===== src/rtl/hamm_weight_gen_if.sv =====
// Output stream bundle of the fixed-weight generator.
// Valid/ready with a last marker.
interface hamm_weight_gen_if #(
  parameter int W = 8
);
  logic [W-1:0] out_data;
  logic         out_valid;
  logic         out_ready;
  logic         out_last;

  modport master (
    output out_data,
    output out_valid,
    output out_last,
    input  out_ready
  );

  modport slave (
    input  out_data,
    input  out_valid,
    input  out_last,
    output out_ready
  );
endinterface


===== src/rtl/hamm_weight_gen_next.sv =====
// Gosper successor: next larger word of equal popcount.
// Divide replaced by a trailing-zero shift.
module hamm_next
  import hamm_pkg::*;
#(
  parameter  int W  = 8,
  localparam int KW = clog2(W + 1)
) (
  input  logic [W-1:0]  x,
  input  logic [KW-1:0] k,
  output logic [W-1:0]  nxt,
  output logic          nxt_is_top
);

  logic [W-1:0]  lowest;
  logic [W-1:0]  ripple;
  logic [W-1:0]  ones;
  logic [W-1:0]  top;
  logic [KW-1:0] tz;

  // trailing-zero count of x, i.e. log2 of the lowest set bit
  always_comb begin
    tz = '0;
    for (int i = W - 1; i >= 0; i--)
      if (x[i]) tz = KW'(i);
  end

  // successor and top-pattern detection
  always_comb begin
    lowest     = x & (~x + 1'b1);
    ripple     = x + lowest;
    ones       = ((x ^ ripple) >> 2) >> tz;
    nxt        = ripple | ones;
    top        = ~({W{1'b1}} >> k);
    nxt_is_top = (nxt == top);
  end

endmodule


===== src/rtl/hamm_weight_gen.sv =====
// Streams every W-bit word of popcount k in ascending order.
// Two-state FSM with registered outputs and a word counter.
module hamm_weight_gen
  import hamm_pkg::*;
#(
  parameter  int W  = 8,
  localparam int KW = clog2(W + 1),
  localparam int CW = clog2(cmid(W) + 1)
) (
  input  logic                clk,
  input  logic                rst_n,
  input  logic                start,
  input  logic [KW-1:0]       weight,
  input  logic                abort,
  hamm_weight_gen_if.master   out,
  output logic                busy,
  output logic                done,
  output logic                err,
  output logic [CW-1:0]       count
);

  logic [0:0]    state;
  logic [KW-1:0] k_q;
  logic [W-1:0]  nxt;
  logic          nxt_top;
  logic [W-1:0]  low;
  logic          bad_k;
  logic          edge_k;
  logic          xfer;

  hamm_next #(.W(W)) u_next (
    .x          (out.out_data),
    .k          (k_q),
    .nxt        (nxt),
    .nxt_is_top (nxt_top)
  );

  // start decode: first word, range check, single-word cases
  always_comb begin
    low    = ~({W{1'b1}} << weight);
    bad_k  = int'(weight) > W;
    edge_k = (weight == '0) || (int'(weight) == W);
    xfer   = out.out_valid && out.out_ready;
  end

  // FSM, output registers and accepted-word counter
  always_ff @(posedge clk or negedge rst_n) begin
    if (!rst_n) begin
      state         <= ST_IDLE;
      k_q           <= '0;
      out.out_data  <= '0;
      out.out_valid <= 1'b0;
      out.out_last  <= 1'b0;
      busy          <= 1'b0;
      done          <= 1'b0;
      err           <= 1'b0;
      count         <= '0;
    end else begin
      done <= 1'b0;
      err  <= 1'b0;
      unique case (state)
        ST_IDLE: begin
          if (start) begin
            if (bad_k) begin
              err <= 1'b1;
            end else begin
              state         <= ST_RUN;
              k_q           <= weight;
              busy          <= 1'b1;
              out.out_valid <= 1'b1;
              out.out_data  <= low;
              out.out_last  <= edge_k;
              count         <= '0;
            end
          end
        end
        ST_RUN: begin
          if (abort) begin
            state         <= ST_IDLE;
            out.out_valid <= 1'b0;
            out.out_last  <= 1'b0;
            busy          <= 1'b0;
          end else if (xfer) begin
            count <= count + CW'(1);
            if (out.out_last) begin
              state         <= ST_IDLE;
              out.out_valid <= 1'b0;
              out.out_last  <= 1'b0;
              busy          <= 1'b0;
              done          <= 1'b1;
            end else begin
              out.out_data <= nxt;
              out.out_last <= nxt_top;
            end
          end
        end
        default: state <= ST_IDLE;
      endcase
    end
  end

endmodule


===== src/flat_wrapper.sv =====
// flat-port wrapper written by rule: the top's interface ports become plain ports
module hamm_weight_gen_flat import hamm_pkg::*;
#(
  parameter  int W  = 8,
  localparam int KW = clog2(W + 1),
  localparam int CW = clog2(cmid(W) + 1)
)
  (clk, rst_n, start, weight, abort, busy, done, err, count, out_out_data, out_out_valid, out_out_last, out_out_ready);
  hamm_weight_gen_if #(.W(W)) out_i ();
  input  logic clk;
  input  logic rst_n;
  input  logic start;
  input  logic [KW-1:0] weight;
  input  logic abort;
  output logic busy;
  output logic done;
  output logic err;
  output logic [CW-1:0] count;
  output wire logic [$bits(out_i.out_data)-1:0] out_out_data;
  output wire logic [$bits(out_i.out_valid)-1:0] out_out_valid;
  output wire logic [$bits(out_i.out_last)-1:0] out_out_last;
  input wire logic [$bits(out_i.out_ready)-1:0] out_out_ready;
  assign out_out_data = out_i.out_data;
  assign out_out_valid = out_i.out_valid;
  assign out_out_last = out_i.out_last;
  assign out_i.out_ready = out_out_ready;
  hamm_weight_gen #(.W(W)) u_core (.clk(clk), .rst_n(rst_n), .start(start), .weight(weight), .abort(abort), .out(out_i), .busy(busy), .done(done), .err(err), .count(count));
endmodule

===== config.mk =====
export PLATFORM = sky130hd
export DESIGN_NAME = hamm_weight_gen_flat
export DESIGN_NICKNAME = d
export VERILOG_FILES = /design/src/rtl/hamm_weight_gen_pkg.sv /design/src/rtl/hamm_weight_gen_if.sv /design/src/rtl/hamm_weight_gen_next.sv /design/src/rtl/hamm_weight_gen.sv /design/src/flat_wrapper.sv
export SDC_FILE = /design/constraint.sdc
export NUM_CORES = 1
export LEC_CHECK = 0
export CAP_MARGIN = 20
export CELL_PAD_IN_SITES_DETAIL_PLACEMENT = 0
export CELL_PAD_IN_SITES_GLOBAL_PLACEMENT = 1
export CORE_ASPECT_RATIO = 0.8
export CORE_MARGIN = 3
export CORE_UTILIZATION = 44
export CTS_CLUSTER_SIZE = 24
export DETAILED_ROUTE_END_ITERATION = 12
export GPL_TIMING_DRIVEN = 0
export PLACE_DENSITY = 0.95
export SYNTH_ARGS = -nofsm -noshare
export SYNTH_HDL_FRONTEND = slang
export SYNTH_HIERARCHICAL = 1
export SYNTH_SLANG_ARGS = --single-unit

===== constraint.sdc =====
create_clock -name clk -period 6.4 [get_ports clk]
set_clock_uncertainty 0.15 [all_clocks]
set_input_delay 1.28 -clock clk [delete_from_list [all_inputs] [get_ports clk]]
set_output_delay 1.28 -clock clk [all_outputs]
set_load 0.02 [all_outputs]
• • •
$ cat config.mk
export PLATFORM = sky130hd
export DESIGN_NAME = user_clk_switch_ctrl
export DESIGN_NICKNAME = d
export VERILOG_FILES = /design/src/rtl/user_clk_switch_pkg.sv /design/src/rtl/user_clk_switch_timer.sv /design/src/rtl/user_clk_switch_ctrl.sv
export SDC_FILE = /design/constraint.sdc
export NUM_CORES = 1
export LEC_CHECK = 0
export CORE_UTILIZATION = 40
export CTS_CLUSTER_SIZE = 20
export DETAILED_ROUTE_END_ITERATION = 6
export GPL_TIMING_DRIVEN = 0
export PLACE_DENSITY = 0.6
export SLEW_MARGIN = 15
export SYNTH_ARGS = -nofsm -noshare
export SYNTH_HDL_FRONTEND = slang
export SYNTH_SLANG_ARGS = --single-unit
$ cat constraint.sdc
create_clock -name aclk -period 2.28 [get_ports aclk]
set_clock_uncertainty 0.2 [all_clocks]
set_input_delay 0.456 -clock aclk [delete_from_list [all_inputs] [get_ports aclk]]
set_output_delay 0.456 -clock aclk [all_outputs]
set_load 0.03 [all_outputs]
• • •
Problem requirements
Working from the data above, extract solely the lines from the one containing "out.out_last <= nxt_top;" through the one containing "create_clock -name clk", exactly as they appear, both included.

Task solution
              out.out_last <= nxt_top;
            end
          end
        end
        default: state <= ST_IDLE;
      endcase
    end
  end

endmodule


===== src/flat_wrapper.sv =====
// flat-port wrapper written by rule: the top's interface ports become plain ports
module hamm_weight_gen_flat import hamm_pkg::*;
#(
  parameter  int W  = 8,
  localparam int KW = clog2(W + 1),
  localparam int CW = clog2(cmid(W) + 1)
)
  (clk, rst_n, start, weight, abort, busy, done, err, count, out_out_data, out_out_valid, out_out_last, out_out_ready);
  hamm_weight_gen_if #(.W(W)) out_i ();
  input  logic clk;
  input  logic rst_n;
  input  logic start;
  input  logic [KW-1:0] weight;
  input  logic abort;
  output logic busy;
  output logic done;
  output logic err;
  output logic [CW-1:0] count;
  output wire logic [$bits(out_i.out_data)-1:0] out_out_data;
  output wire logic [$bits(out_i.out_valid)-1:0] out_out_valid;
  output wire logic [$bits(out_i.out_last)-1:0] out_out_last;
  input wire logic [$bits(out_i.out_ready)-1:0] out_out_ready;
  assign out_out_data = out_i.out_data;
  assign out_out_valid = out_i.out_valid;
  assign out_out_last = out_i.out_last;
  assign out_i.out_ready = out_out_ready;
  hamm_weight_gen #(.W(W)) u_core (.clk(clk), .rst_n(rst_n), .start(start), .weight(weight), .abort(abort), .out(out_i), .busy(busy), .done(done), .err(err), .count(count));
endmodule

===== config.mk =====
export PLATFORM = sky130hd
export DESIGN_NAME = hamm_weight_gen_flat
export DESIGN_NICKNAME = d
export VERILOG_FILES = /design/src/rtl/hamm_weight_gen_pkg.sv /design/src/rtl/hamm_weight_gen_if.sv /design/src/rtl/hamm_weight_gen_next.sv /design/src/rtl/hamm_weight_gen.sv /design/src/flat_wrapper.sv
export SDC_FILE = /design/constraint.sdc
export NUM_CORES = 1
export LEC_CHECK = 0
export CAP_MARGIN = 20
export CELL_PAD_IN_SITES_DETAIL_PLACEMENT = 0
export CELL_PAD_IN_SITES_GLOBAL_PLACEMENT = 1
export CORE_ASPECT_RATIO = 0.8
export CORE_MARGIN = 3
export CORE_UTILIZATION = 44
export CTS_CLUSTER_SIZE = 24
export DETAILED_ROUTE_END_ITERATION = 12
export GPL_TIMING_DRIVEN = 0
export PLACE_DENSITY = 0.95
export SYNTH_ARGS = -nofsm -noshare
export SYNTH_HDL_FRONTEND = slang
export SYNTH_HIERARCHICAL = 1
export SYNTH_SLANG_ARGS = --single-unit

===== constraint.sdc =====
create_clock -name clk -period 6.4 [get_ports clk]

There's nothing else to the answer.